→ Exercise requirements
Search the listing below for the line containing "export CORE_UTILIZATION = 25". From there through the line containing "File: constraint.sdc", transcribe every line exactly, both ends included.

[Start of section]

File: config.mk
export PLATFORM = sky130hd
export DESIGN_NAME = slcan_line_to_can_frame_parser_unit_flat
export DESIGN_NICKNAME = d
export VERILOG_FILES = /design/src/hw/rtl/slcp_pkg.sv /design/src/hw/rtl/slcp_if.sv /design/src/hw/rtl/slcan_line_to_can_frame_parser_unit.sv /design/src/hw/rtl/slcp_ram.sv /design/src/hw/rtl/slcp_front.sv /design/src/hw/rtl/slcp_queue.sv /design/src/hw/rtl/slcp_back.sv /design/src/flat_wrapper.sv
export SDC_FILE = /design/constraint.sdc
export NUM_CORES = 2
export LEC_CHECK = 0
export ABC_AREA = 1
export ABC_CLOCK_PERIOD_IN_PS = 6300
export BUFFER_PORTS_ARGS = -buffer_cell sky130_fd_sc_hd__buf_4
export CAP_MARGIN = 20
export CORE_MARGIN = 4
export CORE_UTILIZATION = 25
export CTS_BUF_LIST = sky130_fd_sc_hd__clkbuf_4
export DETAILED_ROUTE_END_ITERATION = 16
export PLACE_DENSITY = 0.4
export SYNTH_ARGS = -nofsm -noshare
export SYNTH_HDL_FRONTEND = slang
export SYNTH_SLANG_ARGS = --single-unit
export TNS_END_PERCENT = 30
File: constraint.sdc
create_clock -name clock -period 6.3 [get_ports clock]
set_clock_uncertainty 0.1 [all_clocks]
set_input_delay 0.945 -clock clock [delete_from_list [all_inputs] [get_ports clock]]
set_output_delay 0.945 -clock clock [all_outputs]
set_load 0.1 [all_outputs]
==> config.mk <==
export PLATFORM = sky130hd
export DESIGN_NAME = serial_frame_deframer_top_flat
export DESIGN_NICKNAME = d
export VERILOG_FILES = /design/src/rtl/sfd_pkg.sv /design/src/rtl/sfd_in_if.sv /design/src/rtl/sfd_out_if.sv /design/src/rtl/serial_frame_deframer_top.sv /design/src/rtl/sfd_in_stage.sv /design/src/rtl/sfd_parser.sv /design/src/rtl/sfd_out_stage.sv /design/src/flat_wrapper.sv
export VERILOG_INCLUDE_DIRS = /design/src /design/src/rtl
export SDC_FILE = /design/constraint.sdc
export NUM_CORES = 1
export LEC_CHECK = 0
export ABC_AREA = 1
export BUFFER_PORTS_ARGS = -buffer_cell sky130_fd_sc_hd__buf_2
export CORE_UTILIZATION = 45
export DETAILED_ROUTE_END_ITERATION = 10
export PLACE_DENSITY_LB_ADDON = 0.08
export SYNTH_ARGS = -nofsm -noshare
export SYNTH_HDL_FRONTEND = slang
export SYNTH_SLANG_ARGS = --single-unit
==> constraint.sdc <==
create_clock -name clk -period 2 [get_ports clk]
set_input_delay 0.3 -clock clk [delete_from_list [all_inputs] [get_ports clk]]
set_output_delay 0.3 -clock clk [all_outputs]
set_load 0.03 [all_outputs]
[src/rtl/nse_pkg.sv]
// Shared types and constants for the NMEA sentence extractor.
package nse_pkg;

	localparam int LEN_W     = 7;
	localparam int CNT_W     = 7;
	localparam int CFG_IDX_W = 2;

	localparam logic [CFG_IDX_W-1:0] CFG_RMC = 2'd0;
	localparam logic [CFG_IDX_W-1:0] CFG_GGA = 2'd1;

	localparam logic ACT_FEED = 1'b0;
	localparam logic ACT_READ = 1'b1;

	localparam logic KIND_RMC = 1'b0;
	localparam logic KIND_GGA = 1'b1;

	localparam logic [1:0] RK_SENTENCE = 2'd0;
	localparam logic [1:0] RK_SCAN     = 2'd1;
	localparam logic [1:0] RK_READ     = 2'd2;

	localparam logic [1:0] MASK_RMC  = 2'b01;
	localparam logic [1:0] MASK_GGA  = 2'b10;
	localparam logic [1:0] MASK_BOTH = 2'b11;

	localparam logic [7:0] CH_NUL    = 8'h00;
	localparam logic [7:0] CH_LF     = 8'h0A;
	localparam logic [7:0] CH_CR     = 8'h0D;
	localparam logic [7:0] CH_DOLLAR = 8'h24;
	localparam logic [7:0] CH_STAR   = 8'h2A;
	localparam logic [7:0] CH_COMMA  = 8'h2C;

	localparam logic [2:0]       HDR_LAST  = 3'd6;
	localparam logic [LEN_W-1:0] HDR_CHARS = 7'd7;
	localparam logic [CNT_W-1:0] HDR_COMMAS = 7'd1;

	localparam logic [CNT_W-1:0] RMC_COMMAS_RST = 7'd11;
	localparam logic [CNT_W-1:0] GGA_COMMAS_RST = 7'd14;

	typedef enum logic [1:0] {
		PH_SEARCH,
		PH_HEADER,
		PH_COPY,
		PH_DONE
	} phase_t;

	typedef struct packed {
		logic [1:0]       kind;
		logic             stype;
		logic             svalid;
		logic [LEN_W-1:0] slen;
		logic [1:0]       mask;
	} res_t;

	// "$GPRMC," / "$GPGGA,"
	function automatic logic [7:0] hdr_char(input logic gga, input logic [2:0] pos);
		logic [7:0] c;
		unique case (pos)
			3'd0: c = CH_DOLLAR;
			3'd1: c = 8'h47;
			3'd2: c = 8'h50;
			3'd3: c = gga ? 8'h47 : 8'h52;
			3'd4: c = gga ? 8'h47 : 8'h4D;
			3'd5: c = gga ? 8'h41 : 8'h43;
			default: c = CH_COMMA;
		endcase
		return c;
	endfunction

endpackage

[src/rtl/nse_ifs.sv]
// Handshake channel interfaces: configuration, input feed and results.
interface nse_cfg_if;
	logic                           valid;
	logic                           ready;
	logic [nse_pkg::CFG_IDX_W-1:0] index;
	logic [nse_pkg::CNT_W-1:0]     data;

	modport source(output valid, output index, output data, input ready);
	modport sink(input valid, input index, input data, output ready);
endinterface

interface nse_feed_if;
	logic                       valid;
	logic                       ready;
	logic                       action;
	logic [7:0]                 data_byte;
	logic                       end_of_buffer;
	logic                       read_kind;
	logic [nse_pkg::LEN_W-1:0] read_index;

	modport source(output valid, output action, output data_byte, output end_of_buffer,
		output read_kind, output read_index, input ready);
	modport sink(input valid, input action, input data_byte, input end_of_buffer,
		input read_kind, input read_index, output ready);
endinterface

interface nse_res_if;
	logic                       valid;
	logic                       ready;
	logic [1:0]                 result_kind;
	logic                       sentence_type;
	logic                       sentence_valid;
	logic [nse_pkg::LEN_W-1:0] sentence_length;
	logic [1:0]                 found_mask;
	logic [7:0]                 read_byte;
	logic                       last;

	modport source(output valid, output result_kind, output sentence_type,
		output sentence_valid, output sentence_length, output found_mask,
		output read_byte, output last, input ready);
	modport sink(input valid, input result_kind, input sentence_type,
		input sentence_valid, input sentence_length, input found_mask,
		input read_byte, input last, output ready);
endinterface
File: src/lcdns_pkg.sv
package lcdns_pkg;

  // Request codes
  localparam logic [2:0] MODE_WRITE  = 3'd0;
  localparam logic [2:0] MODE_INIT   = 3'd1;
  localparam logic [2:0] MODE_CLEAR  = 3'd2;
  localparam logic [2:0] MODE_LINE   = 3'd3;
  localparam logic [2:0] MODE_SCROLL = 3'd4;

  // Command bytes
  localparam logic [7:0] CMD_FUNC_SET  = 8'h28;
  localparam logic [7:0] CMD_DISP_OFF  = 8'h08;
  localparam logic [7:0] CMD_CLEAR     = 8'h01;
  localparam logic [7:0] CMD_ENTRY     = 8'h06;
  localparam logic [7:0] CMD_DISP_ON   = 8'h0C;
  localparam logic [7:0] CMD_LINE_1    = 8'h80;
  localparam logic [7:0] CMD_LINE_2    = 8'hC0;
  localparam logic [7:0] CMD_SCROLL    = 8'h18;
  localparam logic [3:0] NIB_WAKE      = 4'h3;
  localparam logic [3:0] NIB_FOUR_BIT  = 4'h2;

  // Hold times in microseconds
  localparam logic [15:0] HOLD_EN_HIGH   = 16'd2;
  localparam logic [15:0] HOLD_EN_LOW    = 16'd5;
  localparam logic [15:0] HOLD_BYTE_DONE = 16'd55;
  localparam logic [15:0] HOLD_CMD_DONE  = 16'd94;
  localparam logic [15:0] HOLD_CLR_DONE  = 16'd2055;
  localparam logic [15:0] HOLD_RAW_LOW   = 16'd44;
  localparam logic [15:0] HOLD_POWER_ON  = 16'd50000;

  // Last step index of each run
  localparam logic [4:0] LAST_STEP_BYTE = 5'd3;
  localparam logic [4:0] LAST_STEP_INIT = 5'd28;

  typedef enum logic [1:0] {
    WAIT_NONE,
    WAIT_CMD,
    WAIT_CLEAR
  } wait_e;

  typedef struct packed {
    logic [2:0] mode;
    logic [7:0] byte_value;
    logic       rs_data;
    logic [1:0] line;
  } req_t;

  typedef struct packed {
    logic        rs_level;
    logic [3:0]  data_nibble;
    logic        enable_level;
    logic [15:0] hold_us;
    logic        last;
  } res_t;

  // Classified request, passed from front end to back end
  typedef struct packed {
    logic       init;
    logic       rs;
    logic [7:0] byte_v;
    wait_e      wait_sel;
  } cmd_t;

endpackage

[End of section]

→ Answer space
export CORE_UTILIZATION = 25
export CTS_BUF_LIST = sky130_fd_sc_hd__clkbuf_4
export DETAILED_ROUTE_END_ITERATION = 16
export PLACE_DENSITY = 0.4
export SYNTH_ARGS = -nofsm -noshare
export SYNTH_HDL_FRONTEND = slang
export SYNTH_SLANG_ARGS = --single-unit
export TNS_END_PERCENT = 30
File: constraint.sdc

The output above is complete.